Abstract
Background/Aim: Owing to the frequent observation of centrosome amplification in human cancers, cancer cells have a unique mechanism to suppress detrimental multipolar division by clustering multiple centrosomes into two functional spindle poles, known as centrosome clustering. This study investigated whether inhibition of centrosome clustering enhances the radiation sensitivity of breast cancer cells. Materials and Methods: In this study, inhibition of centrosome clustering was examined by using various centrosome-declustering agents and KIFC1 siRNA in three breast cancer cell lines and two normal fibroblast cell lines. The combination effect of radiation and centrosome declustering was evaluated by cell viability, clonogenic, immunofluorescence assay. Results: This study showed that targeting centrosome clustering enhanced the efficacy of radiotherapy of breast cancer cells with less damage to normal cells. Ionizing radiation induced centrosome amplification in breast cancer cells, but not in normal fibroblast cells. Notably, we showed that centrosome declustering efficiently radiosensitized the centrosome-amplified breast cancer cells through induction of multipolar spindles but did not affect the viability of normal fibroblasts in response to irradiation. Furthermore, KIFC1 mediated the radiosensitivity of the centrosome-amplified breast cancer cells. Conclusion: Our data provided the first evidence that centrosome clustering is a tumor-selective target for the improvement of radiotherapy in breast cancer cells.

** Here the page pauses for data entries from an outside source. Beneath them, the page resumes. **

Background: an optimization exercise with open tools, aiming at small area, a short achievable clock period and few clock cycles per item. Do not read the settings as production practice.
The RTL was checked by simulation tests, not by an equivalence proof against the original design.
Power is estimated from default activity; no workload was simulated.

===== design/flow/config.mk =====
export PLATFORM = sky130hd
export DESIGN_NAME = best_fit_bin_packer
export DESIGN_NICKNAME = best_fit_bin_packer
export VERILOG_FILES = /design/flow/design.v
export SDC_FILE = /design/flow/constraint.sdc
export NUM_CORES = 4
export LEC_CHECK = 0
export CAP_MARGIN = 20
export CORE_MARGIN = 2
export CORE_UTILIZATION = 40
export SLEW_MARGIN = 20

===== design/flow/constraint.sdc =====
create_clock -name core_clock -period 6.0 [get_ports {clock}]
set_input_delay 1.2000 -clock core_clock [delete_from_list [all_inputs] [get_ports {clock}]]
set_output_delay 1.2000 -clock core_clock [all_outputs]
set_load 0.01 [all_outputs]

===== design/flow/design.v =====
`default_nettype none
package bfbp_pkg;
   localparam int unsigned WeightWidth = 16;
   localparam int unsigned IndexWidth  = 7;
   localparam int unsigned CountWidth  = 8;
   localparam int unsigned StatusWidth = 2;
   typedef enum logic [StatusWidth-1:0] {
      STATUS_PLACED     = 2'd0,
      STATUS_OVERWEIGHT = 2'd1,
      STATUS_FULL       = 2'd2
   } status_type;
   typedef struct packed {
      logic [WeightWidth-1:0] item_weight;
      logic                   last_item;
   } req_payload_type;
   typedef struct packed {
      logic [IndexWidth-1:0]  bin_index;
      logic                   opened_new;
      logic [CountWidth-1:0]  bins_in_use;
      logic [StatusWidth-1:0] status;
      logic                   set_done;
   } rsp_payload_type;
endpackage
`default_nettype wire
`default_nettype none
module best_fit_bin_packer #(
   parameter int unsigned MAX_BINS = 128
) (
   input  wire logic              clock,
   input  wire logic              reset,
   input  wire logic              req_valid,
   output wire logic              req_ready,
   input  wire logic [15:0]       req_item_weight,
   input  wire logic              req_last_item,
   output wire logic              rsp_valid,
   input  wire logic              rsp_ready,
   output wire logic [6:0]        rsp_bin_index,
   output wire logic              rsp_opened_new,
   output wire logic [7:0]        rsp_bins_in_use,
   output wire logic [1:0]        rsp_status,
   output wire logic              rsp_set_done,
   input  wire logic              csr_wr_en,
   input  wire logic [15:0]       csr_wr_data
);
   localparam int unsigned AW = (MAX_BINS > 1) ? $clog2(MAX_BINS) : 1;
   localparam int unsigned CW = $clog2(MAX_BINS + 1);
   localparam int unsigned WW = bfbp_pkg::WeightWidth;
   localparam int unsigned IW = bfbp_pkg::IndexWidth;
   localparam int unsigned NW = bfbp_pkg::CountWidth;
   localparam logic [CW-1:0] MaxCount = CW'(MAX_BINS);
   typedef enum logic [2:0] {
      ST_IDLE   = 3'b001,
      ST_SCAN   = 3'b010,
      ST_FINISH = 3'b100
   } state_type;
   state_type       state_ff, state_in;
   logic [WW-1:0]   cap_ff, cap_in;
   logic [WW-1:0]   weight_ff, weight_in;
   logic            last_ff, last_in;
   logic            over_ff, over_in;
   logic [CW-1:0]   addr_ff, addr_in;
   logic            pend_ff, pend_in;
   logic [AW-1:0]   pend_idx_ff, pend_idx_in;
   logic            found_ff, found_in;
   logic [AW-1:0]   best_ff, best_in;
   logic [WW-1:0]   best_slack_ff, best_slack_in;
   logic [CW-1:0]   count_ff, count_in;
   logic            rsp_valid_ff, rsp_valid_in;
   bfbp_pkg::rsp_payload_type rsp_data_ff, rsp_data_in;
   logic [WW-1:0]   space_mem [MAX_BINS];
   logic [WW-1:0]   rd_data_ff;
   logic            rd_en;
   logic            wr_en;
   logic [AW-1:0]   wr_addr;
   logic [WW-1:0]   wr_data;
   logic            req_fire;
   logic            out_free;
   logic            fits;
   logic [WW-1:0]   slack;
   logic            finish_go;
   logic [AW-1:0]   res_idx;
   logic [CW-1:0]   res_count;
   logic [AW+IW-1:0] idx_ext;
   logic [CW+NW-1:0] count_ext;
   assign req_fire       = req_valid && req_ready;
   assign out_free       = !rsp_valid_ff || rsp_ready;
   assign req_ready      = (state_ff == ST_IDLE);
   assign rsp_valid       = rsp_valid_ff;
   assign rsp_bin_index   = rsp_data_ff.bin_index;
   assign rsp_opened_new  = rsp_data_ff.opened_new;
   assign rsp_bins_in_use = rsp_data_ff.bins_in_use;
   assign rsp_status      = rsp_data_ff.status;
   assign rsp_set_done    = rsp_data_ff.set_done;
   assign fits  = rd_data_ff >= weight_ff;
   assign slack = rd_data_ff - weight_ff;
   assign rd_en     = (state_ff == ST_SCAN) && (addr_ff < count_ff);
   assign finish_go = (state_ff == ST_FINISH) && out_free;
   always_comb begin
      wr_en     = 1'b0;
      wr_addr   = best_ff;
      wr_data   = best_slack_ff;
      res_idx   = '0;
      res_count = count_ff;
      rsp_data_in.opened_new = 1'b0;
      rsp_data_in.status     = bfbp_pkg::STATUS_PLACED;
      if (over_ff) begin
         rsp_data_in.status = bfbp_pkg::STATUS_OVERWEIGHT;
      end else if (found_ff) begin
         wr_en   = finish_go;
         res_idx = best_ff;
      end else if (count_ff == MaxCount) begin
         rsp_data_in.status = bfbp_pkg::STATUS_FULL;
      end else begin
         wr_en     = finish_go;
         wr_addr   = count_ff[AW-1:0];
         wr_data   = cap_ff - weight_ff;
         res_idx   = count_ff[AW-1:0];
         res_count = count_ff + CW'(1);
         rsp_data_in.opened_new = 1'b1;
      end
      idx_ext   = {{IW{1'b0}}, res_idx};
      count_ext = {{NW{1'b0}}, res_count};
      rsp_data_in.bin_index   = idx_ext[IW-1:0];
      rsp_data_in.bins_in_use = count_ext[NW-1:0];
      rsp_data_in.set_done    = last_ff;
   end
   always_comb begin
      state_in      = state_ff;
      cap_in        = csr_wr_en ? csr_wr_data : cap_ff;
      weight_in     = weight_ff;
      last_in       = last_ff;
      over_in       = over_ff;
      addr_in       = addr_ff;
      pend_in       = pend_ff;
      pend_idx_in   = pend_idx_ff;
      found_in      = found_ff;
      best_in       = best_ff;
      best_slack_in = best_slack_ff;
      count_in      = count_ff;
      rsp_valid_in  = rsp_valid_ff && !rsp_ready;
      unique case (state_ff)
         ST_IDLE: begin
            if (req_fire) begin
               weight_in = req_item_weight;
               last_in   = req_last_item;
               over_in   = req_item_weight > cap_ff;
               addr_in   = '0;
               pend_in   = 1'b0;
               found_in  = 1'b0;
               state_in  = (req_item_weight > cap_ff) ? ST_FINISH : ST_SCAN;
            end
         end
         ST_SCAN: begin
            if (pend_ff && fits && (!found_ff || slack < best_slack_ff)) begin
               found_in      = 1'b1;
               best_in       = pend_idx_ff;
               best_slack_in = slack;
            end
            if (rd_en) begin
               pend_in     = 1'b1;
               pend_idx_in = addr_ff[AW-1:0];
               addr_in     = addr_ff + CW'(1);
            end else begin
               pend_in = 1'b0;
               if (!pend_ff) begin
                  state_in = ST_FINISH;
               end
            end
         end
         ST_FINISH: begin
            if (out_free) begin
               rsp_valid_in = 1'b1;
               count_in     = last_ff ? '0 : res_count;
               state_in     = ST_IDLE;
            end
         end
         default: begin
            state_in = ST_IDLE;
         end
      endcase
   end
   always_ff @(posedge clock) begin
      if (reset) begin
         state_ff     <= ST_IDLE;
         cap_ff       <= '1;
         count_ff     <= '0;
         rsp_valid_ff <= 1'b0;
      end else begin
         state_ff     <= state_in;
         cap_ff       <= cap_in;
         count_ff     <= count_in;
         rsp_valid_ff <= rsp_valid_in;
      end
   end
   always_ff @(posedge clock) begin
      weight_ff     <= weight_in;
      last_ff       <= last_in;
      over_ff       <= over_in;
      addr_ff       <= addr_in;
      pend_ff       <= pend_in;
      pend_idx_ff   <= pend_idx_in;
      found_ff      <= found_in;
      best_ff       <= best_in;
      best_slack_ff <= best_slack_in;
      if (finish_go) begin
         rsp_data_ff <= rsp_data_in;
      end
   end
   always_ff @(posedge clock) begin
      if (rd_en) begin
         rd_data_ff <= space_mem[addr_ff[AW-1:0]];
      end
      if (wr_en) begin
         space_mem[wr_addr] <= wr_data;
      end
   end
endmodule
`default_nettype wire

===== design/flow/run.sh =====
#!/bin/bash
# synth_recipe.tcl (not shown) runs the flow's synth.tcl, then flattens the netlist and writes it again
# the make line also repeats each setting of config.mk as NAME=value (left out here)
make -C /OpenROAD-flow-scripts/flow DESIGN_CONFIG=/design/flow/config.mk WORK_HOME=/design/flow/orfs CLKGATE_MAP_FILE= SYNTH_SCRIPT=/design/flow/synth_recipe.tcl finish

==> run notes <==
per-stage QoR:
stage	area, µm²	setup TNS (ns)
2_1_floorplan	85670	-1090.53
3_3_place_gp	91080	0
3_5_place_dp	91140	0
4_1_cts	97760	0
5_1_grt	97800	0
6_report	97800	0
state kept, by name (all words and copies together), names as in the netlist:
register	cells
addr_ff	8
best_ff	7
best_slack_ff	16
cap_ff	16
count_ff	8
found_ff	1
last_ff	1
over_ff	1
pend_ff	1
pend_idx_ff	7
rd_data_ff	16
rsp_data_ff	19
rsp_valid_ff	1
space_mem	2048
state_ff	3
weight_ff	16
path summary, 6_finish.rpt:
check	startpoint	endpoint	slack, ns	depth (start not counted)
setup / recovery	addr_ff[0]	rd_data_ff[0]	1.40	8
hold / removal	pend_idx_ff[2]	best_ff[2]	0.42	0
hold reg to reg	pend_idx_ff[2]	best_ff[2]	0.42	0
setup reg to reg	addr_ff[0]	rd_data_ff[0]	1.40	8
power groups by stage:
| stage | logic, W | registers, W | clock network, W |
|---|---|---|---|
| 2_1_floorplan | 0.00289 | 0.0181 | 0 |
| 3_3_place_gp | 0.00509 | 0.0179 | 0 |
| 3_5_place_dp | 0.00518 | 0.0179 | 0 |
| 4_1_cts | 0.00518 | 0.0176 | 0.0130 |
| 5_1_grt | 0.00544 | 0.0176 | 0.0136 |
| 6_report | 0.00517 | 0.0176 | 0.0128 |
area by class of cell:
type                    count  area, µm²  share of cell area (%)
flip-flops and latches   2169      64850                   66.31
multi-input cells        1836      19730                   20.17
clock buffers             272       5699                   5.828
well taps                2821       3530                   3.609
repair buffers            316       2774                   2.836
clock inverters           117      922.1                  0.9429
inverters                  74      282.8                  0.2891
diodes                      3      7.507                0.007676
critical path, delay by kind of cell (launching register included):
kind / cells / cell delay [ns]
DFF: 1 / 1.08
muxes: 1 / 0.50
and+or+nand+nor: 1 / 0.07
AOI/OAI and AO/OA: 3 / 1.55
buffers and inverters: 3 / 1.05
logic make-up (layout without fill, tap and decap cells):
| group | after synthesis | in the layout | share of synthesized area (%) |
|---|---|---|---|
| buffers and inverters | 313 | 779 | 1.520 |
| AOI/OAI and AO/OA | 555 | 555 | 4.503 |
| DFF | 2169 | 2169 | 75.71 |
| adders and majority gates | 75 | 75 | 1.113 |
| muxes | 688 | 688 | 14.28 |
| and+or+nand+nor | 487 | 487 | 2.562 |
| xor gates and xnor gates | 31 | 31 | 0.3170 |
| other | 0 | 3 | 0 |
cells in the final DEF, fill, tap and decap left out, types with 21 or more instances in the layout:
cell type	n
buf_4	235
a21o_1	21
a221oi_1	125
o21ai_0	117
ha_1	73
inv_1	72
mux2i_1	260
o211ai_1	67
edfxtp_1	2141
nand2_1	112
clkbuf_1	51
mux4_2	427
dfxtp_1	28
clkinv_2	26
nand3_1	36
a22oi_1	39
a211oi_1	35
a21oi_1	68
a31oi_1	21
clkbuf_16	219
nor2_1	233
clkinv_1	66
clkdlybuf4s50_1	57
metal layers:
layer	global-route usage, %	up-vias
li1	-	18460
met1	29.72	23350
met2	31.81	2015
met3	3.462	305
met4	6.531	4
met5	0	-
==> impl_metrics.ini <==
[timing]
setup_viol = 0
min_period_over_period_pct = 76.61
worst_slack_ns = 1.403
whs_ns = 0.4230
final_max_slew_viol_count = 0
hold_violations = 0
max_slew_margin_pct = 24.25
rsz0062_at_grt = false
fmax_mhz = 217.5
fin_crit_ns = 4.597
skew_ns = 0.05222
worst_pin_slew_ns = 1.124

[synthesis]
ys_ff_latch = 2169
netlist_instances = 4318
synthDistinctLibCells = 78
yosys_warnings = 1
synth_top_area_share_pct = 75.05
synth_area_per_cell_um2 = 19.84
syn_area_mm2 = 0.08566
ys_top_cells_by_count = edfxtp_1 (2141), mux4_2 (427), mux2i_1 (260)
synthArstFlopShare_pct = 0
yosysMostFrequentCell = edfxtp_1
synth_area_leaders = edfxtp_1 (75%), mux4_2 (11%), mux2i_1 (3.0%)
syn_nets = 4431
ys_seq_area_share_pct = 75.71
synth_ff_type = edfxtp_1
yosys.area.top_type = edfxtp_1
synth_edf_count = 2141

[finish]
nFillCells = 17720
final_util_pct = 46.02
final_cells = 7608
area_growth_syn_to_layout_pct = 14.17
drive_gt1_share_pct = 21.17
nets = 4722

[detailed_routing]
wl_met3_um = 18250
vias = 44120
via_per_inst = 5.800
wl_met1_um = 96080
drc = 0
ant_nets = 0
dr_wl_met2_um = 104900
routed_wl_um = 226300
first_pass_iters = 6
top_layer = met5
drt-initial-drc-count = 6078
wire_per_inst_um = 29.74

[cts]
cts-root-buf = clkbuf_16
cts_tree = built
cts_made_buffers = 212
cts.clk_slew.worst_paths_ns = 0.06
postCtsSetupRepairBufs = 0
clk_latency_ns = 0.87
cts.sinks = 2169
cts_resized = 0
cts_hold_buf = 0
ctsHtreeMaxLevel = 4
clock_path_buffers = 3

[run]
cap_violations = 0

[setup_path]
cp-start-kind = flop
path_class = reg2reg
arrival_ns = 5.15
cp.required_ns = 6.55
worstSetupEndpointType = flop
slowest_stage = edfxtp_1
cp_slowest_stage_delay_ns = 1.08
crit_fanout = 23
crit_path_frequent_cell = buf_4
path_cells = buf_4 > buf_4 > mux4_2 > a221oi_1 > o21ai_0 > buf_4 > a211oi_1 > nor2_1

[global_route]
track_usage_pct = 20.55
grt_overflow = 0
grt_max_degree = 149
grt_pass1_vias = 43390
grt_pass1_wl_um = 321300
antenna_found_initial = 9

[outcome]
status = complete, no violations

[floorplan]
start_util_pct = 40.31
design.core.area_mm2 = 0.2125
die_w_um = 466.8
rows = 169
ios = 59
die_h_um = 466.8
die_area_mm2 = 0.2179

[place]
dp_hpwl_um = 137400
io_buffers = 58
globalplace.congestion = 0.9275
dp_slack_ns = 1.438
dp_cells = 7213

[pwr]
p_clk_share_pct = 36.0
switching_power_w = 0.009231
p_per_area_mw_per_mm2 = 363.8
p_comb_share_pct = 14.5
p_leak_nw = 31.27
ir_drop_mv = 0.3281
pwr-share-seq_pct = 49.5
swShare_pct = 25.94
intPower_w = 0.02635
total_power_w = 0.03558

[worst_hold_path]
holdCritPathClass = reg2reg
Testbench counts, summed over its fixed seeds: cycles 381,531, items 19,013.

afterwards: timing with drivers on the ports:
The flow's constraints put no driver on any port. The routed layout listed below was extracted and timed again, unchanged, in two steps. Step 1 (the two cells are an assumption about what drives the block):
set clk [get_ports {clock}]
set_driving_cell -lib_cell sky130_fd_sc_hd__clkbuf_16 $clk
set_driving_cell -lib_cell sky130_fd_sc_hd__buf_2 [delete_from_list [all_inputs] $clk]
Step 2 adds t to the input delays and takes it off the output delays; t is the mean of the earliest and latest rising clock arrival at the registers after step 1. Input paths then give back, and output paths get back, about the clock's delay inside the block. Slacks: no drivers / after step 1 / after step 2; pairs: no drivers / after step 1.
t (ns): 0.934
slack for setup (ns): 1.403 / 1.403 / 1.340
hold WS [ns]: 0.423 / 0.423 / 0.423
After both steps setup and hold are still met in this run. The setup slack of this run moves by 0.000 ns with the drivers and by -0.063 ns with both steps.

Centrosomes, the major microtubule-organizing centers, act as bipolar spindle poles for accurate chromosomal segregation during mitosis (1). Centrosome amplification, frequently observed in human cancers, contributes to chromosomal instability and tumorigenesis through the induction of abnormal mitosis in mammals (1-3); moreover, it is tightly associated with clinical aggressiveness and poor prognosis in several tumors, including breast cancer (4). In addition, centrosome amplification is also efficiently induced by DNA damage, such as due to radiation, in cancer cells, which are usually defective in DNA damage checkpoints such as the loss of p53 and chk1 (1, 5, 6). Extra centrosomes during mitosis can lead to the formation of multiple spindles. However, multipolar cell division is detrimental to cell viability and leads to cell arrest or apoptosis of most of the progeny derived from multipolar mitosis (1). To escape detrimental multipolar divisions, cancer cells have a unique mechanism to suppress multipolar spindles, known as centrosome clustering, which clusters multiple centrosomes into two functional spindle poles (7, 8). Therefore, recent studies (7, 8) suggested that the inhibition of centrosome clustering selectively inhibited cancer cells with extra centrosomes, rather than normal cells which have two centrosomes.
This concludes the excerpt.